Alan Singer
"David Fiske, in encyclopedic fashion, recreates the history of free Black citizens of the United States and the north who were kidnapped and sold into slavery in the years leading up to the American Civil War. Many were not rescued at the time and were victimized again when their stories were erased from the historical record. With this book Fiske is able to finally provide them with some measure of justice."
Henry Louis Gates Jr.
"David Fiske is a historian with astounding research skills, honed by years of tracking down every available clue about the legendary author of Twelve Years a Slave. Now, in his latest book, Solomon Northup's Kindred, Fiske applies those same skills to the wider phenomenon of kidnapping free blacks into slavery before the Civil War.
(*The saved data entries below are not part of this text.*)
`src/rtl/regfile_pkg.sv`:
```
// Shared constants for the parametrised register file and its scoreboard.
package regfile_pkg;

    localparam int REGFILE_N_DEF    = 8;
    localparam int REGFILE_NREG_DEF = 8;
    localparam int ZERO_REG         = 0;
    localparam int NRD              = 2;   // number of combinational read ports

endpackage

```
`src/rtl/regfile_scoreboard.sv`:
```
// Pending-write scoreboard: one bit per register, set at issue, cleared by the
// producing write. Drives operand readiness and a sticky WAW error.
module regfile_scoreboard
    import regfile_pkg::*;
#(
    parameter int NREG = REGFILE_NREG_DEF,
    parameter int AW   = $clog2(NREG)
) (
    input  logic            clk,
    input  logic            rst,
    input  logic            clr,
    input  logic            we3,
    input  logic [AW-1:0]   wa3,
    input  logic            iss_v,
    input  logic [AW-1:0]   iss_a,
    input  logic [AW-1:0]   ra1,
    input  logic [AW-1:0]   ra2,
    output logic            rdy1,
    output logic            rdy2,
    output logic [NREG-1:0] pend,
    output logic            err
);

    logic [NREG-1:0] pend_q, pend_nxt, set_vec, clr_vec;
    logic            err_q;
    logic            wr_hit, iss_hit, waw;

    assign wr_hit  = we3   && (wa3   != AW'(ZERO_REG));
    assign iss_hit = iss_v && (iss_a != AW'(ZERO_REG));

    // Set is applied after clear so a re-issue in the write cycle stays pending.
    always_comb begin
        set_vec = '0;
        clr_vec = '0;
        if (iss_hit) set_vec[iss_a] = 1'b1;
        if (wr_hit)  clr_vec[wa3]   = 1'b1;
        pend_nxt = (pend_q & ~clr_vec) | set_vec;
        pend_nxt[ZERO_REG] = 1'b0;
    end

    // A second producer only counts as WAW if the first is not retiring now.
    assign waw = iss_hit && pend_q[iss_a] && !(wr_hit && (wa3 == iss_a));

    always_ff @(posedge clk or negedge rst) begin
        if (!rst) begin
            pend_q <= '0;
            err_q  <= 1'b0;
        end else if (clr) begin
            pend_q <= '0;
            err_q  <= 1'b0;
        end else begin
            pend_q <= pend_nxt;
            if (waw) err_q <= 1'b1;
        end
    end

    // wr_hit already excludes register 0, whose pend bit is never set.
    assign rdy1 = !rst || !pend_q[ra1] || (wr_hit && (wa3 == ra1));
    assign rdy2 = !rst || !pend_q[ra2] || (wr_hit && (wa3 == ra2));

    assign pend = pend_q;
    assign err  = err_q;

endmodule

```
`src/rtl/regfile_sb.sv`:
```
// Register file with two combinational read ports, one write port, same-cycle
// write-through bypass and a pending-write scoreboard. r0 is hardwired to zero.
module regfile_sb
    import regfile_pkg::*;
#(
    parameter  int N    = REGFILE_N_DEF,
    parameter  int NREG = REGFILE_NREG_DEF,
    localparam int AW   = $clog2(NREG)
) (
    input  logic            clk,
    input  logic            rst,
    input  logic            clr,
    input  logic            we3,
    input  logic [AW-1:0]   wa3,
    input  logic [N-1:0]    wd3,
    input  logic [AW-1:0]   ra1,
    input  logic [AW-1:0]   ra2,
    output logic [N-1:0]    rd1,
    output logic [N-1:0]    rd2,
    input  logic            iss_v,
    input  logic [AW-1:0]   iss_a,
    output logic            rdy1,
    output logic            rdy2,
    output logic [NREG-1:0] pend,
    output logic            err
);

    logic [NREG-1:0][N-1:0] regs_q;
    logic                   wr_hit;
    logic [NRD-1:0][AW-1:0] ra;
    logic [NRD-1:0][N-1:0]  rd;

    assign wr_hit = we3 && (wa3 != AW'(ZERO_REG));

    always_ff @(posedge clk or negedge rst) begin
        if (!rst) begin
            regs_q <= '0;
        end else if (clr) begin
            regs_q <= '0;
        end else if (wr_hit) begin
            regs_q[wa3] <= wd3;
        end
    end

    assign ra = {ra2, ra1};

    // Bypass stays live during clr; outputs are forced to zero while in reset.
    for (genvar p = 0; p < NRD; p++) begin : g_rd
        assign rd[p] = (!rst || (ra[p] == AW'(ZERO_REG))) ? '0 :
                       (wr_hit && (wa3 == ra[p]))         ? wd3 :
                                                            regs_q[ra[p]];
    end

    assign rd1 = rd[0];
    assign rd2 = rd[1];

    regfile_scoreboard #(
        .NREG (NREG),
        .AW   (AW)
    ) u_sb (
        .clk   (clk),
        .rst   (rst),
        .clr   (clr),
        .we3   (we3),
        .wa3   (wa3),
        .iss_v (iss_v),
        .iss_a (iss_a),
        .ra1   (ra1),
        .ra2   (ra2),
        .rdy1  (rdy1),
        .rdy2  (rdy2),
        .pend  (pend),
        .err   (err)
    );

endmodule

```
The result is an illuminating archive of victims' names and stories collectively revealing that stealing men, women, and children and selling them into bondage was anything but an anomalous crime, but one inexorably linked to a system in which African Americans had no say and in which the financial incentives of holding them as property compromised law and lawless alike. Fiske's efforts to document these victims and the crimes that robbed them of their families and freedom are heroic indeed and should be applauded."
Dr. Kevin M. Burke
"David Fiske has scoured the pages of history so that we might know, and remember, those who fell victim to one of its cruelest crimes. Following every available lead, it seems, from clues buried deep to those hidden in plain sight, he has expanded his search well beyond Solomon Northup, the free black New Yorker who lived to tell of his kidnapping and harrowing Twelve Years a Slave, to recover as many as possible who, once coaxed or snatched into bondage, never were heard of again. The result is an indispensible, impeccably researched guide that lays bare the human costs of an antebellum economy that incentivized the greedy and conniving to violate, repeatedly, the porous boundaries between law and profit, liberty and chains."
Calvin Schermerhorn
"Concise yet capacious, Solomon Northup's Kindred chillingly shows the gravitational pull of slavery on free people of African descent through the ghastly business of selling free black people into slavery. As Fiske shows, Northup's famous case told in Twelve Years a Slave was part of a horrific process that terrorized every African American family in the antebellum republic."